Her bosom heaved, there was a tender light in the deep blue eyes, her lips trembled slightly as she gave him her answer: “I think I can care for you more than a little.”

The car by now had reached the stables: a bend in the avenue hid the lodge gates: there was nobody in sight. He did what any lover worthy of the name would do under such circumstances. He bent down and pressed his first kiss upon the sweet lips that made a tremulous response to his. He and this charming girl, whom he knew he had fallen in love with at first sight, were now betrothed lovers.

They walked up to the entrance to the picturesque Tudor house, both perhaps a little shy from their new-found happiness, the great event that had happened in their young lives. The door was wide open. Stormont and his sister stood in the hall to greet them; there was no white-haired butler, no inconvenient servants to extend a silent welcoming. Lydon shook hands with his host and hostess, and then turned with a radiant face to his fiancée.

“Gloria has made me very happy,” he said simply, by way of announcing the tremendous fact.

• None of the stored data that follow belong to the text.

`config.mk`:
```
export PLATFORM = sky130hd
export DESIGN_NAME = cache_fill_ctrl_flat
export DESIGN_NICKNAME = d
export VERILOG_FILES = /design/src/rtl/cache_pkg.sv /design/src/rtl/cache_fill_ctrl_if.sv /design/src/rtl/cache_fill_ctrl.sv /design/src/flat_wrapper.sv
export SDC_FILE = /design/constraint.sdc
export NUM_CORES = 1
export LEC_CHECK = 0
export CAP_MARGIN = 20
export CORE_UTILIZATION = 43
export DETAILED_ROUTE_END_ITERATION = 6
export PLACE_DENSITY = 0.8
export SYNTH_ARGS = -nofsm -noshare
export SYNTH_HDL_FRONTEND = slang
export SYNTH_SLANG_ARGS = --single-unit
export TNS_END_PERCENT = 5
```
`constraint.sdc`:
```
create_clock -name clk_i -period 2.39 [get_ports clk_i]
set_clock_uncertainty 0.2 [all_clocks]
set_input_delay 0.239 -clock clk_i [delete_from_list [all_inputs] [get_ports clk_i]]
set_output_delay 0.239 -clock clk_i [all_outputs]
set_load 0.005 [all_outputs]
```
`config.mk`:
```
export PLATFORM = sky130hd
export DESIGN_NAME = cp0_flat
export DESIGN_NICKNAME = d
export VERILOG_FILES = /design/src/rtl/cp0_if.sv /design/src/rtl/cp0.sv /design/src/flat_wrapper.sv
export SDC_FILE = /design/constraint.sdc
export NUM_CORES = 1
export LEC_CHECK = 0
export CAP_MARGIN = 20
export CORE_MARGIN = 10
export CORE_UTILIZATION = 41
export CTS_CLUSTER_DIAMETER = 60
export DETAILED_ROUTE_END_ITERATION = 12
export PLACE_DENSITY = 0.82
export RECOVER_POWER = 50
export SLEW_MARGIN = 20
export SYNTH_ARGS = -nofsm -noshare
export SYNTH_HDL_FRONTEND = slang
export SYNTH_SLANG_ARGS = --single-unit
```
`constraint.sdc`:
```
create_clock -name clk -period 2.99 [get_ports clk]
set_input_delay 0.598 -clock clk [delete_from_list [all_inputs] [get_ports clk]]
set_output_delay 0.598 -clock clk [all_outputs]
set_load 0.1 [all_outputs]
```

Mrs. Barnard first kissed her niece, and then bestowed an affectionate salute upon Leonard. Stormont literally hugged Gloria and wrung the young man’s hand heartily. “We must celebrate this at once,” he cried in his loud, ringing voice. “Come along. There is only one wine worthy of the occasion. I have still left in the cellar a few bottles of a matchless Krug. We will open one.”

And, as they went along to the dining-room, Stormont and his sister leading the way, the young couple following them, Gloria laid her slender hand on her lover’s arm and whispered, “You have made me very happy too, dear.”